Your goal: Please copy each line in the records below that contains the string "types".

• • •

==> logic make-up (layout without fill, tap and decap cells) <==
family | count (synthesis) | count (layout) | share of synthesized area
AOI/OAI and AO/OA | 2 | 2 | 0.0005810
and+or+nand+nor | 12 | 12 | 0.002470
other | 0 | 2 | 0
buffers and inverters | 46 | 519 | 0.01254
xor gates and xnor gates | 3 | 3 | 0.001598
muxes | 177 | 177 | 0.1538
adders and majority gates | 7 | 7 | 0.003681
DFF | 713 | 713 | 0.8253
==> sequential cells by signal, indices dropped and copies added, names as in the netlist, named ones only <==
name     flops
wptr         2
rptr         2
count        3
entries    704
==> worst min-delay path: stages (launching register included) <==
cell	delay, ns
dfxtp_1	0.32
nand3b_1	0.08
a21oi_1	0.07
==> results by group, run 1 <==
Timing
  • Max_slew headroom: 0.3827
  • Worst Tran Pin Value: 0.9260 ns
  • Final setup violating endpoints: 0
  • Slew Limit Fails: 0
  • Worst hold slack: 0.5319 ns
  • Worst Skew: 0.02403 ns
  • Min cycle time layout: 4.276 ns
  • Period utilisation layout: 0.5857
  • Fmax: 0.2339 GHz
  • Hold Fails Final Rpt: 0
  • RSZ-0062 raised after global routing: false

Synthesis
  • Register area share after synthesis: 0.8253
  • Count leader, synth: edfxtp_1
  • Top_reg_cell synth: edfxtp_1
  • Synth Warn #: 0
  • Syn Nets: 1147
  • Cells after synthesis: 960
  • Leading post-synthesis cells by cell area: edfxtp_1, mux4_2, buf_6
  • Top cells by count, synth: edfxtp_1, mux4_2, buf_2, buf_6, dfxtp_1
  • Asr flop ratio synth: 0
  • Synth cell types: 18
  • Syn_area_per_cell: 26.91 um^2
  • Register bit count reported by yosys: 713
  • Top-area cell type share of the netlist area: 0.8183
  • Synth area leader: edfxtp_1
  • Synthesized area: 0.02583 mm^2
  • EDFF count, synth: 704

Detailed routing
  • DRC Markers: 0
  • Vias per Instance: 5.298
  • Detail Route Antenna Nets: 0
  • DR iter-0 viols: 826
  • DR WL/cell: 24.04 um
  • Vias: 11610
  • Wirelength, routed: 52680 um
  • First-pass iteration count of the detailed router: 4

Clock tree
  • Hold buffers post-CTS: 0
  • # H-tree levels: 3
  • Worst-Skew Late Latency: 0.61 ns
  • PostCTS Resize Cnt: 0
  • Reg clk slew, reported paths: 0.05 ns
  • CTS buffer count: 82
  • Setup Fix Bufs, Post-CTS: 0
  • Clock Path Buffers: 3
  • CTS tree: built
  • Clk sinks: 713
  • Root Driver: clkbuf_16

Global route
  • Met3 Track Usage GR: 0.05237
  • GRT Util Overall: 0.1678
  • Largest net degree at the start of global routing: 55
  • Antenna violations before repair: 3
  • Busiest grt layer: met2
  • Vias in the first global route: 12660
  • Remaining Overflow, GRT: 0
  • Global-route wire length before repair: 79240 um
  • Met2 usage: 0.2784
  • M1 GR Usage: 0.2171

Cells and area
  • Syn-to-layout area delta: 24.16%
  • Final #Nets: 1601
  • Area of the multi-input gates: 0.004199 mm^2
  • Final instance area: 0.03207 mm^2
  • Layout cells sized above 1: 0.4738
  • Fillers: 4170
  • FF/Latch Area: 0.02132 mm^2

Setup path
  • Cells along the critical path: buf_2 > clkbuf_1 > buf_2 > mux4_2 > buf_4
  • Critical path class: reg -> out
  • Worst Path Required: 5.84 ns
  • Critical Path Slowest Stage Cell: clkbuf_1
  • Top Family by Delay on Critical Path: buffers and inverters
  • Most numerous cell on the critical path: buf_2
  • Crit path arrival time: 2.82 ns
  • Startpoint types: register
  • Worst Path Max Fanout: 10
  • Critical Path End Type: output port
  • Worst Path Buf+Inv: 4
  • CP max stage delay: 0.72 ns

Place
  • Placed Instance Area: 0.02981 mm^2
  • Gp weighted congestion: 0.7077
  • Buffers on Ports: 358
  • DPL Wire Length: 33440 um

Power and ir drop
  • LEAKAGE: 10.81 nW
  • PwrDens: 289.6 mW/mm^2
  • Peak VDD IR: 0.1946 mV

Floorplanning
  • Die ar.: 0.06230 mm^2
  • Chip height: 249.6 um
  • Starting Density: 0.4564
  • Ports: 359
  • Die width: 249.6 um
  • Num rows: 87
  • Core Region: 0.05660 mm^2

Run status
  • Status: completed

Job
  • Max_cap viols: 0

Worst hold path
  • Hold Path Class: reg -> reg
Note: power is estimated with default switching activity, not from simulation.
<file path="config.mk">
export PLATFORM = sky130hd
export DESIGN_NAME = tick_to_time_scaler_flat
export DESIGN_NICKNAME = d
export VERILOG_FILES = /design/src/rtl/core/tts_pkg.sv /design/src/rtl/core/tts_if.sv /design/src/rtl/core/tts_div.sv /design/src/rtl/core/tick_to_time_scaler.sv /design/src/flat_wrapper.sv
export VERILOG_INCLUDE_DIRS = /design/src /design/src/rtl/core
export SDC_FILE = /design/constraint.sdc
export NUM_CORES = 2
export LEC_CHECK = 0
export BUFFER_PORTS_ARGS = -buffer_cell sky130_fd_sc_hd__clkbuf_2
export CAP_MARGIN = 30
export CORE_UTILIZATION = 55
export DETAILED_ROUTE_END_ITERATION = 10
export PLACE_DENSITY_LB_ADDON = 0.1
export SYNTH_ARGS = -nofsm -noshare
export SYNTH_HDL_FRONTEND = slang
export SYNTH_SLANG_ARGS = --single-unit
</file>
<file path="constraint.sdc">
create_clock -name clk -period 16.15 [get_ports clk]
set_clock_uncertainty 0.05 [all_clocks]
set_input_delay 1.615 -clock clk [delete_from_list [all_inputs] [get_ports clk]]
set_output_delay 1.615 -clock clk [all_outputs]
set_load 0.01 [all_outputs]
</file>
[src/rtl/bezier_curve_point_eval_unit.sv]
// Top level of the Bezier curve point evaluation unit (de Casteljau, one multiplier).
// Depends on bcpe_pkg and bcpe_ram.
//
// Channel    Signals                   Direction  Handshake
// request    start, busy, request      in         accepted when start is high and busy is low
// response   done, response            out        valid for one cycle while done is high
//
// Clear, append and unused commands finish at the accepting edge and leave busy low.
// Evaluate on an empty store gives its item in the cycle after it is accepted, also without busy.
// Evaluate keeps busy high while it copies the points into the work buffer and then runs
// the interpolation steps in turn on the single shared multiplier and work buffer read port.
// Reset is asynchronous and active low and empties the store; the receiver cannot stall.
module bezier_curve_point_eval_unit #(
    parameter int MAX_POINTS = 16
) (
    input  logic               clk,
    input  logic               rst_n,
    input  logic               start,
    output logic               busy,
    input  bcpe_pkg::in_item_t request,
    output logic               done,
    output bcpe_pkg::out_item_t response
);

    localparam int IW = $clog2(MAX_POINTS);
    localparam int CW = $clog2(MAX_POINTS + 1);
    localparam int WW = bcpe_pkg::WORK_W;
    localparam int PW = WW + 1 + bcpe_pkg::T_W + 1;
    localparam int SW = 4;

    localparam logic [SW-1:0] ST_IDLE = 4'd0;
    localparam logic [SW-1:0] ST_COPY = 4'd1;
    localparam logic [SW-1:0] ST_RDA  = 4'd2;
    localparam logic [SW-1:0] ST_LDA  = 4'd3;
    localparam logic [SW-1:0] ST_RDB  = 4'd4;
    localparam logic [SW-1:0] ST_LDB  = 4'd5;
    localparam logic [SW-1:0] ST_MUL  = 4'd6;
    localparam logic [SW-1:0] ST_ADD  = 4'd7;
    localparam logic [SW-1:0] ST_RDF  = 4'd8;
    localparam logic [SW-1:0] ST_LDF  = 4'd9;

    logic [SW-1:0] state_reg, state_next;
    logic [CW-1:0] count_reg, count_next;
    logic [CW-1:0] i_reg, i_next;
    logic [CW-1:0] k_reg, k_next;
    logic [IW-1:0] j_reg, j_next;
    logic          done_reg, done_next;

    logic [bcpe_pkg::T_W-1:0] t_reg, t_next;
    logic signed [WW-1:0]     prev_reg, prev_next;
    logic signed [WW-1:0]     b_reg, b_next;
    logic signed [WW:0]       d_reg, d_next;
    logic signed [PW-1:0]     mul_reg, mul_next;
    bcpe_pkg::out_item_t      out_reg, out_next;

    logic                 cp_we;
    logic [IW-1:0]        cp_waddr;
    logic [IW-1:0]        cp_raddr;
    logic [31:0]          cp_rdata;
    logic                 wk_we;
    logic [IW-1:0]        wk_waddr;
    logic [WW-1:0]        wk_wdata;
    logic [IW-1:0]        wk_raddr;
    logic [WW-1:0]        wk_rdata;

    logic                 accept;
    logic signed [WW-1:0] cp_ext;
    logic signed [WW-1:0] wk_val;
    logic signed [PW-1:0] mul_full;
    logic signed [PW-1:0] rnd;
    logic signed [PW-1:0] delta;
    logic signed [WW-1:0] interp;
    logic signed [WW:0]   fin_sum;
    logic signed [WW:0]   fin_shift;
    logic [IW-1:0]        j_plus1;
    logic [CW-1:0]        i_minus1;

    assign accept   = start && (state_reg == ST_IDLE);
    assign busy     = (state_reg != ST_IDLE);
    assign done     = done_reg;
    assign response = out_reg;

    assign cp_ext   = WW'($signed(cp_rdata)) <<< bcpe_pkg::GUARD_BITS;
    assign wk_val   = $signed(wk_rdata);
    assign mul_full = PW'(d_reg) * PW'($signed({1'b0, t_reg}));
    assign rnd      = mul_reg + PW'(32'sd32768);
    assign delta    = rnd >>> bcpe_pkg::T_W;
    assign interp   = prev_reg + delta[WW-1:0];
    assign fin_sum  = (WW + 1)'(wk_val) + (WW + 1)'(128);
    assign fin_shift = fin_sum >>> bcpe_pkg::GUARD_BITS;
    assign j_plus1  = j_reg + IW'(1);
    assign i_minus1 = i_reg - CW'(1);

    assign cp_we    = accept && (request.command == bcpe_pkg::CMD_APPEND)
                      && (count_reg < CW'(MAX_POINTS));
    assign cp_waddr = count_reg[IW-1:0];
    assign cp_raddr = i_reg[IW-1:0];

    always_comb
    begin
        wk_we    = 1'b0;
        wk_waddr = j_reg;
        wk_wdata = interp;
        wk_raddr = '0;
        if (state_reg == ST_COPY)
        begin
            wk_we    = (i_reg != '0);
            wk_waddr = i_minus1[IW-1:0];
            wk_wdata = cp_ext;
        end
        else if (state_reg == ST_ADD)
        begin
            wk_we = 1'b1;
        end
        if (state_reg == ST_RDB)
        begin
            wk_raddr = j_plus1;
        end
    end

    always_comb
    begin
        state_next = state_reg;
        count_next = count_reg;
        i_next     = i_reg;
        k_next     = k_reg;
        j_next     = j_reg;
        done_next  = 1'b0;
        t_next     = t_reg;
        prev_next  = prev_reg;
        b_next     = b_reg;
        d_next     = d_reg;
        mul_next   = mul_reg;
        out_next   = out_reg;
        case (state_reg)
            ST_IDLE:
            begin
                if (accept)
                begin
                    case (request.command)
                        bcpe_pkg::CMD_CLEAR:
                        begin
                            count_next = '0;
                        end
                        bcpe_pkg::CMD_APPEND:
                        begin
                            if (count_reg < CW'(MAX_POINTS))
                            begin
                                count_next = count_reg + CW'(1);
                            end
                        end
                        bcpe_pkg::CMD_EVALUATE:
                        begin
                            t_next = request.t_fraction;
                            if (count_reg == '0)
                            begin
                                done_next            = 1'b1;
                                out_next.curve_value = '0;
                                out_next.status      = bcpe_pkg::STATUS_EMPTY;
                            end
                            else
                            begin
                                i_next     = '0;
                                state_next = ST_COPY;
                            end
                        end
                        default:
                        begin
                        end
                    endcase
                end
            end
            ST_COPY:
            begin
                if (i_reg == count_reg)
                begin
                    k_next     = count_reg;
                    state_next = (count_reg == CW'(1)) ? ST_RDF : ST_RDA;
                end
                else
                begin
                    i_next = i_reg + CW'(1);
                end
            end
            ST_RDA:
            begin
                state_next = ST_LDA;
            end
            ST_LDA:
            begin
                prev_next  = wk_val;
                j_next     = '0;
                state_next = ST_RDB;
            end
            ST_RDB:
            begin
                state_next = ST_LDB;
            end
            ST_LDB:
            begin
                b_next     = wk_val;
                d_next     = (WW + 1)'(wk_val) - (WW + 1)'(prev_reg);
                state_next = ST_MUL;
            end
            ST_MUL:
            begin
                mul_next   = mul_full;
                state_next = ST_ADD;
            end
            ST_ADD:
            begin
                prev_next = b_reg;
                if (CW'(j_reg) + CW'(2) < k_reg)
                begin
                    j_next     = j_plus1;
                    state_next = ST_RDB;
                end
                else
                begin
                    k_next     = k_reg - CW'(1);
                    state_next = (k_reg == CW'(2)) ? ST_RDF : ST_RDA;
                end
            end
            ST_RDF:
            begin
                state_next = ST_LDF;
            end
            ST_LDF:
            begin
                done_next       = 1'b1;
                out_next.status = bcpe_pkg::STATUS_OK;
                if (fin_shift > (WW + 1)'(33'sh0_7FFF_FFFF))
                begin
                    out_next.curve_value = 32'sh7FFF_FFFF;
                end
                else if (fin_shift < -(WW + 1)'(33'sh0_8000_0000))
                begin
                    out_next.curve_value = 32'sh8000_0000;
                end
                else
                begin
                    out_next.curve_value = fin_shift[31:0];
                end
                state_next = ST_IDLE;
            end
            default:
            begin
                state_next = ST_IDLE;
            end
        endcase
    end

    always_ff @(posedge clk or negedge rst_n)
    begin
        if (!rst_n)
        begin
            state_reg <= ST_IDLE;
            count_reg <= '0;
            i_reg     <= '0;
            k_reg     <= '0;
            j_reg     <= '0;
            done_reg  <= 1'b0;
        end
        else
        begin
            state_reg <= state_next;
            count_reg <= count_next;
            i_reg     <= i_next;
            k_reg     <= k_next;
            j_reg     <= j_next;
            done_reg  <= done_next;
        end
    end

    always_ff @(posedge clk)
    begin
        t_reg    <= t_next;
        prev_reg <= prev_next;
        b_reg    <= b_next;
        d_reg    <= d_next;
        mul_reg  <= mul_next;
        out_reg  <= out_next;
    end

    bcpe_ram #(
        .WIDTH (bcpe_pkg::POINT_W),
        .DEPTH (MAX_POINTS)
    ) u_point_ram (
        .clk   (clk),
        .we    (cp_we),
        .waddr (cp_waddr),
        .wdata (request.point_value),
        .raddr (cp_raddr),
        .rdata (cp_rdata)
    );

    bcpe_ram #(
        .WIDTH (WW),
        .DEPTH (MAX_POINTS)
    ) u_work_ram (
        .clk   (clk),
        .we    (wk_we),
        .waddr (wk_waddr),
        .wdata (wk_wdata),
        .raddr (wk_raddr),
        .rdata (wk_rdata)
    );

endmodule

• • •

Problem solution:
  • Synth cell types: 18
  • Startpoint types: register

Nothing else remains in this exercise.